Mounting evidence shows that an annual at-home stool test may be just as effective as a colonoscopy for people at average risk for colon cancer. New research from Indiana University School of Medicine and the Regenstrief Institute conducted a review of 31 previous studies.
They found that a test that identifies hidden blood in stool, is an effective colorectal cancer-screening method. Right now patients in the U.S. are mostly screened by colonoscopy, an invasive and costly procedure.
IU School of Medicine Professor and Regenstrief Researcher Tom Imperiale is the study’s lead author.
“It’s comparing a one time ultra-sensitive test, that is colonoscopy, with a frequently applied slightly less sensitive test,” says Imperiale.

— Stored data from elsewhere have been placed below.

What follows belongs to an exercise in optimizing a design on an open flow for small area; a production flow would make more cautious choices. In this exercise RTL edits were held to simulation tests only and were not proved equivalent to the original. No activity file was given, so power comes from the tool's default toggle rates.

### flow/config.mk
export PLATFORM = sky130hd
export DESIGN_NAME = ahb_usb
export DESIGN_NICKNAME = ahb_usb
export VERILOG_FILES = /design/flow/design.v
export SDC_FILE = /design/flow/constraint.sdc
export NUM_CORES = 4
export LEC_CHECK = 0
export CAP_MARGIN = 20
export CORE_MARGIN = 2
export CORE_UTILIZATION = 70
export SLEW_MARGIN = 20
export SYNTH_HIERARCHICAL = 1
### flow/constraint.sdc
create_clock -name core_clock -period 10.0 [get_ports {clk}]
set_input_delay 2.0000 -clock core_clock [delete_from_list [all_inputs] [get_ports {clk}]]
set_output_delay 2.0000 -clock core_clock [all_outputs]
set_load 0.01 [all_outputs]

Fecal immunochemical tests or FITs, are often used as a primary method of sceening in other countries. Imperiale says the study focused on people with average risk and no symptoms.
“There are options to colonoscopy really for most people, who are in the colon cancer screening age, people need to be aware of it and their providers need to bring it up,” says Imperiale.
Imperiale says a system change would have to include better communication, coordination and follow-up colonoscopy if a stool test is flagged.
The U.S. Preventative Screening Task Force currently recommends colorectal cancer screenings for adults 50-75 without preferring one test over another.